HOW TO COMPLETE THIS TASK: Work out how many lines of the listing below include the string "instances", and give that number alone.

ENTRIES PROVIDED:
<file path="config.mk">
export PLATFORM = sky130hd
export DESIGN_NAME = mult_controlunit_flat
export DESIGN_NICKNAME = d
export VERILOG_FILES = /design/src/rtl/mult_pkg.sv /design/src/rtl/mult_controlunit_if.sv /design/src/rtl/mult_controlunit_iter_counter.sv /design/src/rtl/mult_controlunit.sv /design/src/flat_wrapper.sv
export SDC_FILE = /design/constraint.sdc
export NUM_CORES = 1
export LEC_CHECK = 0
export CAP_MARGIN = 30
export CORE_AREA = 3 3 40 42
export CTS_CLUSTER_DIAMETER = 40
export DETAILED_ROUTE_END_ITERATION = 8
export DIE_AREA = 0 0 43 45
export PLACE_DENSITY = 0.58
export SLEW_MARGIN = 40
export SYNTH_ARGS = -nofsm -noshare
export SYNTH_HDL_FRONTEND = slang
export SYNTH_SLANG_ARGS = --single-unit
</file>
<file path="constraint.sdc">
create_clock -name clk -period 4.7 [get_ports clk]
set_clock_uncertainty 0.15 [all_clocks]
set_input_delay 0.47 -clock clk [delete_from_list [all_inputs] [get_ports clk]]
set_output_delay 0.47 -clock clk [all_outputs]
set_load 0.02 [all_outputs]
</file>
<file path="src/rtl/mult_pkg.sv">
// rtl/mult_pkg.sv - shared types and helpers for the shift-and-add multiplier controller
package mult_pkg;

  // Controller states; all four encodings are in use
  typedef enum logic [1:0] {
    IDLE = 2'b00,
    LOAD = 2'b01,
    CALC = 2'b10,
    DONE = 2'b11
  } state_e;

  // Width of the iteration index; never narrower than one bit
  function automatic int iter_width(input int width);
    if (width <= 2) return 1;
    return $clog2(width);
  endfunction

endpackage

</file>
<file path="src/rtl/mult_controlunit_if.sv">
// rtl/mult_controlunit_if.sv - control/handshake bundle between controller and multiplier datapath
interface mult_controlunit_if
  import mult_pkg::*;
#(
  parameter int WIDTH = 8
);

  logic                          inputdata_ready;
  logic                          multiplier_lsb;
  logic                          result_ack;
  logic                          loaddata;
  logic                          add_en;
  logic                          shift_en;
  logic                          busy;
  logic                          done;
  logic [iter_width(WIDTH)-1:0]  iter;

  // Controller side: consumes requests and datapath status, drives commands
  modport master (
    input  inputdata_ready,
    input  multiplier_lsb,
    input  result_ack,
    output loaddata,
    output add_en,
    output shift_en,
    output busy,
    output done,
    output iter
  );

  // Datapath / environment side
  modport slave (
    output inputdata_ready,
    output multiplier_lsb,
    output result_ack,
    input  loaddata,
    input  add_en,
    input  shift_en,
    input  busy,
    input  done,
    input  iter
  );

endinterface

</file>
<file path="src/rtl/mult_controlunit_iter_counter.sv">
// rtl/mult_controlunit_iter_counter.sv - iteration counter with clear, enable and last-iteration flag
module iter_counter
  import mult_pkg::*;
#(
  parameter  int WIDTH = 8,
  localparam int CW    = iter_width(WIDTH)
) (
  input  logic          clk,
  input  logic          reset,
  input  logic          clear,
  input  logic          en,
  output logic [CW-1:0] count,
  output logic          last
);

  logic [CW-1:0] count_q;
  logic [CW-1:0] count_d;

  // Clear has priority so LOAD always starts the sequence from zero
  always_comb begin
    count_d = count_q;
    if (clear) begin
      count_d = '0;
    end else if (en) begin
      count_d = count_q + 1'b1;
    end
  end

  // Counter register, asynchronously cleared
  always_ff @(posedge clk or negedge reset) begin
    if (!reset) begin
      count_q <= '0;
    end else begin
      count_q <= count_d;
    end
  end

  assign count = count_q;
  assign last  = (count_q == CW'(WIDTH - 1));

endmodule

</file>
<file path="src/rtl/mult_controlunit.sv">
// rtl/mult_controlunit.sv - sequencing FSM for a WIDTH-bit shift-and-add multiplier
module mult_controlunit
  import mult_pkg::*;
#(
  parameter int WIDTH = 8
) (
  input  logic                clk,
  input  logic                reset,
  mult_controlunit_if.master  bus
);

  localparam int CW = iter_width(WIDTH);

  state_e        state_q;
  state_e        state_d;
  logic          cnt_clear;
  logic          cnt_en;
  logic          cnt_last;
  logic [CW-1:0] cnt_value;

  // Counter is zeroed during LOAD and frozen on the final CALC step so iter
  // keeps showing WIDTH-1 once the result is ready
  assign cnt_clear = (state_q == LOAD);
  assign cnt_en    = (state_q == CALC) && !cnt_last;

  iter_counter #(
    .WIDTH (WIDTH)
  ) u_iter_counter (
    .clk   (clk),
    .reset (reset),
    .clear (cnt_clear),
    .en    (cnt_en),
    .count (cnt_value),
    .last  (cnt_last)
  );

  // State register; reset forces IDLE asynchronously
  always_ff @(posedge clk or negedge reset) begin
    if (!reset) begin
      state_q <= IDLE;
    end else begin
      state_q <= state_d;
    end
  end

  // Next-state logic; requests are only looked at in IDLE and DONE
  always_comb begin
    state_d = state_q;
    case (state_q)
      IDLE: begin
        if (bus.inputdata_ready) state_d = LOAD;
      end
      LOAD: begin
        state_d = CALC;
      end
      CALC: begin
        if (cnt_last) state_d = DONE;
      end
      DONE: begin
        if (bus.result_ack) begin
          state_d = bus.inputdata_ready ? LOAD : IDLE;
        end
      end
      default: begin
        state_d = IDLE;
      end
    endcase
  end

  // Output decode; add_en follows the multiplier LSB only while calculating
  always_comb begin
    bus.loaddata = 1'b0;
    bus.add_en   = 1'b0;
    bus.shift_en = 1'b0;
    bus.busy     = 1'b0;
    bus.done     = 1'b0;
    case (state_q)
      LOAD: begin
        bus.loaddata = 1'b1;
        bus.busy     = 1'b1;
      end
      CALC: begin
        bus.busy     = 1'b1;
        bus.shift_en = 1'b1;
        bus.add_en   = bus.multiplier_lsb;
      end
      DONE: begin
        bus.done     = 1'b1;
      end
      default: begin
        bus.loaddata = 1'b0;
      end
    endcase
  end

  assign bus.iter = cnt_value;

endmodule

</file>
<file path="src/flat_wrapper.sv">
// flat-port wrapper written by rule: the top's interface ports become plain ports
module mult_controlunit_flat import mult_pkg::*;
#(
  parameter int WIDTH = 8
)
  (clk, reset, bus_inputdata_ready, bus_multiplier_lsb, bus_result_ack, bus_loaddata, bus_add_en, bus_shift_en, bus_busy, bus_done, bus_iter);
  mult_controlunit_if #(.WIDTH(WIDTH)) bus_i ();
  input  logic clk;
  input  logic reset;
  input wire logic [$bits(bus_i.inputdata_ready)-1:0] bus_inputdata_ready;
  input wire logic [$bits(bus_i.multiplier_lsb)-1:0] bus_multiplier_lsb;
  input wire logic [$bits(bus_i.result_ack)-1:0] bus_result_ack;
  output wire logic [$bits(bus_i.loaddata)-1:0] bus_loaddata;
  output wire logic [$bits(bus_i.add_en)-1:0] bus_add_en;
  output wire logic [$bits(bus_i.shift_en)-1:0] bus_shift_en;
  output wire logic [$bits(bus_i.busy)-1:0] bus_busy;
  output wire logic [$bits(bus_i.done)-1:0] bus_done;
  output wire logic [$bits(bus_i.iter)-1:0] bus_iter;
  assign bus_i.inputdata_ready = bus_inputdata_ready;
  assign bus_i.multiplier_lsb = bus_multiplier_lsb;
  assign bus_i.result_ack = bus_result_ack;
  assign bus_loaddata = bus_i.loaddata;
  assign bus_add_en = bus_i.add_en;
  assign bus_shift_en = bus_i.shift_en;
  assign bus_busy = bus_i.busy;
  assign bus_done = bus_i.done;
  assign bus_iter = bus_i.iter;
  mult_controlunit #(.WIDTH(WIDTH)) u_core (.clk(clk), .reset(reset), .bus(bus_i));
endmodule
</file>
# After elaboration in Yosys (flattened, before gate mapping)
# Index checks and enable logic that the tools add are counted.
[totals]
ff_bits = 5
inputBits = 5
output_inout_bits = 8
[op_classes]
add_sub_neg = 1
n_eq_ne = 7
mux = 12
reduce_logical = 6
[op_table]
columns = ["cell", "n"]
rows = [
  ["one-hot mux 2 bit (4 select lines)", 1],
  ["two-way mux 1 bit", 6],
  ["two-way mux 2 bit", 3],
  ["two-way mux 3 bit", 2],
  ["equality test 2 bit (second input constant)", 2],
  ["inequality test 2 bit (second input constant)", 2],
  ["adder 3 x 1 -> 3 bit (second input constant)", 1],
  ["equality test 3 bit (second input constant)", 1],
  ["AND reduction 3 bit", 1],
  ["equality test 2 x 1 -> 1 bit (second input constant)", 1],
  ["logical NOT 2 bit", 1],
  ["inequality test 2 x 1 -> 1 bit (second input constant)", 1],
  ["nonzero test 2 bit", 1],
  ["OR reduction 2 bit", 1],
  ["logical AND 1 bit", 1],
  ["logical NOT 1 bit", 1],
]

# Depth between registers and ports, before layout
# Gate-level depths: netlist (run 1).
[logic_depth]
word_depth = 5
mapped_depth = 6
depth_no_buf = 5

# Modules after synthesis
# From an unflattened synthesis (run 1), not the netlist that was laid out.
[hier_totals]
hier_cells = 32
area_unflattened_um2 = 340.3
[by_module_without_submodules]
columns = ["module", "n_inst", "cells_per_inst", "area_each_um2", "seq_area_each_um2"]
rows = [
  ["mult_controlunit", 1, 21, 200.2, 50.0],
  ["iter_counter", 1, 11, 140.1, 75.1],
]

# Least setup slack after synthesis (run 1)
# No wires, ideal clock.
[synth_timing]
path_type = "register -> register"
startpoint = "register u_core.state_q[0]"
endpoint = "register u_core.state_q[1]"
setup_ns = 0.128
arrival_time_ns = 1.560
required_time_ns = 4.422
setup_slack_ns = 2.862
path_stages_with_launch = 7
path_cell_list = "dfrtp_1 inv_1 ha_1 nor2b_4 buf_6 nor3_4 mux2_1"
[synth_via]
elab_chain_cells = 3
word_cells_on_any_way = 9
[synth_lines]
columns = ["element", "line", "source"]
rows = [
  ["start: declaration", "mult_controlunit.sv:14", "state_e state_q;"],
  ["start signal: assignment", "mult_controlunit.sv:42", "state_q <= state_d;"],
  ["equality test 2 bit or logical NOT 2 bit (tied branches)", "mult_controlunit.sv:49", "case (state_q)"],
  ["inequality test 2 x 1 -> 1 bit (no source line) or inequality test 2 bit (tied branches)", "-", ""],
  ["AND reduction 3 bit (no source line)", "-", ""],
]
# Several ways; a longest one is shown, not always the timed one.
# A chain may end at the register's enable or synchronous reset.

# Worst setup path after layout (run 1)
[layout_timing]
startpoint = "register u_core.state_q[0]"
endpoint = "output port bus_add_en"
[layout_via]
elab_chain_cells = 2
[layout_lines]
columns = ["element", "line", "source"]
rows = [
  ["equality test 2 bit", "mult_controlunit.sv:77", "case (state_q)"],
  ["two-way mux 1 bit", "mult_controlunit.sv:77", ""],
  ["end: declaration", "flat_wrapper.sv:14", "output wire logic [$bits(bus_i.add_en)-1:0] bus_add_en;"],
]
# No other way between the ends.

==> results.yml, run 1 <==
floorplanning:
  dieWidth_um: 43
  core_mm2: 0.00128
  fp.dieH_um: 45
  initial_core_util_pct: 29.0
  num_rows: 13
  io_pins: 13
  dieArea_mm2: 0.00194
worst_hold_path:
  hp-class: "in2async"
critical_path:
  worstPathCellList: "inv_1 -> ha_1 -> and2_1 -> clkdlybuf4s50_1"
  endpoint_kind: "primary output"
  arrival_ps: 1710
  crit_family: "buffers and inverters"
  slowest_stage: "clkdlybuf4s50_1"
  crit_required_ps: 4080
  slowest_delay_ps: 590
  path_max_fanout: 4
  critPathBufInv: 2
  worstSetupStartpointType: "register"
  crit_type: "reg2out"
grt:
  grt_pass1_vias: 261
  grt-ovfl-total: 0
  grt_first_pass_wirelength_um: 1010
  grt.total_usage_pct: 6.87
  antenna_found_initial: 0
  grt_max_degree: 6
final_layout:
  drive_gt1_share_pct: 15.2
  syn_to_final_growth_pct: 41.3
  stdcell_area_um2: 527
  antenna_cells: 0
  final_nets: 59
drt:
  via_count: 261
  ant_nets: 0
  drt_iter0_drc: 0
  route.detailed.drc: 0
  first_pass_iters: 1
  viasPerCell: 4.28
  post_drt_wl_per_cell_um: 10.3
  wirelength_um: 626
clock_tree:
  cts_hold_buf: 0
  clk_pin_slew_ps: 40
  cts_tree: "yes"
  post_cts_buffers: 0
  cts-root-buf: "clkbuf_4"
  htreeDepth: 1
  cts_made_buffers: 3
  insertion_delay_ps: 230
  cts-resized-gates: 0
  clkSinkCount: 5
  clock_path_buffers: 2
power_and_ir_drop:
  ir_worst_vdd_mv: 0.269
  cellPowerDensity_mw_per_mm2: 738
  p_leak_nw: 0.249
sta:
  timing.fmax_mhz: 430
  period_share_pct: 49.5
  fin_ws_ps: 2370
  hold_viol_final: 0
  finalSetupTns_ps: 0
  rsz0062_at_grt: "no"
  tightestPinTransition_ps: 284
  drv_slew: 0
  finalSetupViolations: 0
  layout_min_cycle_time_ps: 2330
  worst_slew_margin_rel_pct: 80.9
logic_synthesis:
  synth_commonest_cells: "ha_1, dfrtp_1, nor2_1"
  synth-compound-area-share_pct: 6.04
  async_flop_share_pct: 100
  ys_seq_elements: 5
  yosysUniqueCellTypes: 15
  syn_area_um2: 373
  ys.flop_type: "dfrtp_1"
  ys_warn_count: 0
  synth_edf_count: 0
  yosys.area.top_type: "dfrtp_1"
  synth.top_cell.area_share_pct: 33.6
  synth_top_family_by_area: "adder cells"
  synth_nets: 43
  synth.yosys.seq_area_share_pct: 33.6
  synth_adder_area_share_pct: 23.5
  yosys.area_share.simple_pct: 21.1
  avgSynthCellArea_um2: 12.0
  synth.area.top_cells: "dfrtp_1, ha_1, mux2i_1, nor3_4, a2bb2oi_2"
  synth_mux_area_share_pct: 8.39
  synthXorXnorAreaFrac_pct: 2.35
  synth_most_common_cell: "ha_1"
  syn_inst: 31
placed_design:
  gpl.final_weighted_congestion: 0.663
  port_buffers: 12
  placed_cell_area_um2: 500
  hpwl_um: 557
  pre_cts_ws_ps: 2460
run:
  cap_violations: 0
run_status:
  status: "finished clean"
stage by stage:
stage	std cells	power (mW)	hold slack, ps	util [%]
CTS	61	0.397	304	41.0
global placement	57	0.338	394	38.9
finish	61	0.389	302	41.0
detailed placement	57	0.347	418	38.9
floorplan	31	0.266	24.4	-
global route	61	0.422	309	41.0
final timing paths:
| check | startpoint | end | slack [ps] | cells after the start |
|---|---|---|---|---|
| setup / recovery | u_core.state_q[0]$_DFFE_PN0P_ | bus_add_en | 2370 | 4 |
| hold / removal | reset | u_core.u_iter_counter.count[0]$_DFFE_PN0P_ | 300 | 1 |
| setup reg to reg | u_core.state_q[0]$_DFFE_PN0P_ | u_core.state_q[1]$_DFFE_PN0P_ | 2950 | 5 |
| hold reg to reg | u_core.u_iter_counter.count[2]$_DFFE_PN0P_ | u_core.u_iter_counter.count[2]$_DFFE_PN0P_ | 420 | 2 |
| max in group asynchronous | reset | u_core.state_q[0]$_DFFE_PN0P_ | 3920 | 1 |
| min in group clk | u_core.u_iter_counter.count[2]$_DFFE_PN0P_ | u_core.u_iter_counter.count[2]$_DFFE_PN0P_ | 420 | 2 |
cell families (layout without fill, tap and decap cells):
logic type / after synthesis / in the layout
simple gates: 10 / 10
xor+xnor: 1 / 1
mux: 3 / 3
buf+inv: 3 / 18
flops: 5 / 5
compound gates: 2 / 2
fa+ha+maj: 7 / 7
area by class of cell:
cell class	instances	area, µm²
clock buffer	4	26.3
tap	15	18.8
multi-input combinational	23	229
sequential	5	125
inverter	2	7.51
fill	131	758
timing repair buffer	12	120
report_power, final:
| group | switching, mW | total (mW) | internal [mW] |
|---|---|---|---|
| registers | 0.0190 | 0.0814 | 0.0624 |
| clock network | 0.0157 | 0.0477 | 0.0320 |
| logic | 0.128 | 0.259 | 0.131 |
metal layers:
metal	vias to the layer above	routed length [µm]	GRT usage (%)
met5	-	0	0
met4	0	0	5.42
met3	0	27	0.398
met2	5	349	12.3
met1	124	249	7.60
li1	132	-	-
sequential cells by signal, indices dropped and copies added, names as in the netlist:
signal,count
u_core.u_iter_counter.count,3
u_core.state_q,2
placed cells by master, fill, tap and decap left out:
cell | Yosys | final
a211oi_1 | 1 | 1
a2bb2oi_2 | 1 | 1
and2_1 | 1 | 1
and2b_1 | 2 | 2
clkbuf_1 | 0 | 1
clkbuf_4 | 0 | 3
clkdlybuf4s50_1 | 0 | 12
dfrtp_1 | 5 | 5
ha_1 | 7 | 7
inv_1 | 2 | 2
mux2_1 | 1 | 1
mux2i_1 | 2 | 2
nor2_1 | 4 | 4
nor2b_4 | 1 | 1
nor3_4 | 1 | 1
nor4_2 | 1 | 1
xnor2_1 | 1 | 1
Power figures use the tool's default switching activity.
==> inputs of run 2 (changes only) <==
--- a/config.mk
+++ b/config.mk
@@ -10,7 +10,7 @@
 export CTS_CLUSTER_DIAMETER = 40
 export DETAILED_ROUTE_END_ITERATION = 8
 export DIE_AREA = 0 0 43 45
-export PLACE_DENSITY = 0.58
+export PLACE_DENSITY = 0.6
 export SLEW_MARGIN = 40
 export SYNTH_ARGS = -nofsm -noshare
 export SYNTH_HDL_FRONTEND = slang
==> constraint.sdc (replaced) <==
create_clock -name clk -period 2.1 [get_ports clk]
set_clock_uncertainty 0.15 [all_clocks]
set_input_delay 0.21 -clock clk [delete_from_list [all_inputs] [get_ports clk]]
set_output_delay 0.21 -clock clk [all_outputs]
set_load 0.02 [all_outputs]
==> results.yml, run 2 (synthesized netlist as in run 1, its figures left out) <==
clock_tree:
  cts_tree: "yes"
  post_cts_buffers: 0
  clkSinkCount: 5
  insertion_delay_ps: 240
  cts_made_buffers: 3
  clock_path_buffers: 2
  htreeDepth: 1
  cts-resized-gates: 0
  cts_hold_buf: 0
  cts-root-buf: "clkbuf_4"
  clk_pin_slew_ps: 40
critical_path:
  worstPathCellList: "inv_1 -> ha_1 -> clkdlybuf4s50_1"
  rr_endpoint: "u_core.state_q[1]$_DFFE_PN0P_"
  arrival_ps: 1640
  crit_required_ps: 1740
  reg2reg_from: "u_core.state_q[0]$_DFFE_PN0P_"
  crit_type: "reg2out"
  path_max_fanout: 4
  worstSetupStartpointType: "register"
  r2r_slack_ps: 380
  slowest_stage: "clkdlybuf4s50_1"
  endpoint_kind: "primary output"
  r2r_cells: 5
  slowest_delay_ps: 600
grt:
  grt.total_usage_pct: 6.80
  grt-ovfl-total: 0
  antenna_found_initial: 0
  grt_max_degree: 6
  grt_first_pass_wirelength_um: 945
  grt_pass1_vias: 254
floorplanning:
  initial_core_util_pct: 29.0
  core_mm2: 0.00128
  io_pins: 13
  dieArea_mm2: 0.00194
  num_rows: 13
  dieWidth_um: 43
  fp.dieH_um: 45
power_and_ir_drop:
  ir_worst_vdd_mv: 0.527
  finalPower_mw: 0.861
  p_leak_nw: 0.265
  cellPowerDensity_mw_per_mm2: 1630
sta:
  whs_ps: 39.9
  period_share_pct: 95.4
  drv_slew: 0
  tightestPinTransition_ps: 273
  finalSetupViolations: 0
  finalSetupTns_ps: 0
  worst_slew_margin_rel_pct: 81.7
  layout_min_cycle_time_ps: 2000
  timing.fmax_mhz: 499
  rsz0062_at_grt: "no"
  hold_viol_final: 0
final_layout:
  drive_gt1_share_pct: 15.2
  final_nets: 59
  final_common_cell: "clkdlybuf4s50_1"
  layout_common_cells: "clkdlybuf4s50_1, ha_1, dfrtp_1"
  syn_to_final_growth_pct: 41.9
  largest_register_ffs: 3
  fin_util_pct: 41.2
  antenna_cells: 0
  fill_cells: 126
drt:
  route.detailed.drc: 0
  post_drt_wl_per_cell_um: 9.74
  first_pass_iters: 2
  ant_nets: 0
  wirelength_um: 594
  drt_iter0_drc: 1
  via_count: 249
  viasPerCell: 4.08
placed_design:
  gpl.final_weighted_congestion: 0.664
  port_buffers: 12
run:
  cap_violations: 0
run_status:
  status: "finished clean"
worst_hold_path:
  hp-class: "in2async"
run 2: cell types whose count changed in the layout (fill, tap and decap cells not counted):
cell             before  now
clkdlybuf4s50_1      12   11
dlymetal6s2s_1        0    1
run 2: stage by stage:
stage | instance area (µm²) | worst slack, ps | cells
floorplan | 373 | 262 | 31
global placement | 500 | 315 | 57
detailed placement | 500 | 272 | 57
CTS | 527 | 12.1 | 61
global route | 529 | 22.7 | 61
finish | 529 | 97.6 | 61
run 2: final cells by class:
cell class / instances / area [µm²] / share of cell area [%]
clock buffers: 4 / 26.3 / 4.96
inverters: 2 / 7.51 / 1.42
multi-input cells: 23 / 229 / 43.3
flip-flops and latches: 5 / 125 / 23.6
well taps: 15 / 18.8 / 3.55
repair buffers: 12 / 123 / 23.2
run 2: worst max-delay path by stage:
stage	startpoint	endpoint	slack (ps)	cells past startpoint
2_1_floorplan	u_core.state_q[0]$_DFFE_PN0P_	u_core.state_q[1]$_DFFE_PN0P_	260	6
3_3_place_gp	u_core.state_q[0]$_DFFE_PN0P_	bus_add_en	310	4
3_5_place_dp	u_core.state_q[0]$_DFFE_PN0P_	bus_add_en	270	4
4_1_cts	u_core.state_q[0]$_DFFE_PN0P_	bus_add_en	10	4
5_1_grt	u_core.state_q[0]$_DFFE_PN0P_	bus_busy	20	3
6_report	u_core.state_q[0]$_DFFE_PN0P_	bus_busy	100	3
run 2: power by group:
group / switching (mW) / total (mW) / internal [mW]
sequential: 0.0401 / 0.180 / 0.140
clock: 0.0347 / 0.106 / 0.0715
combinational: 0.284 / 0.575 / 0.291
total: 0.359 / 0.861 / 0.503
run 2: routing by layer:
layer | global-route usage [%] | up-vias | part of all wire (%)
li1 | - | 132 | -
met1 | 7.88 | 111 | 40
met2 | 9.58 | 6 | 52
met3 | 1.99 | 0 | 7.6
met4 | 7.23 | 0 | 0
met5 | 0 | - | 0
run 2: worst max-delay path, delay by kind of cell (launching register included):
family     cells  cell delay, ps
fa+ha+maj      1             300
flops          1             400
buf+inv        2             710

EXERCISE OUTPUT: 2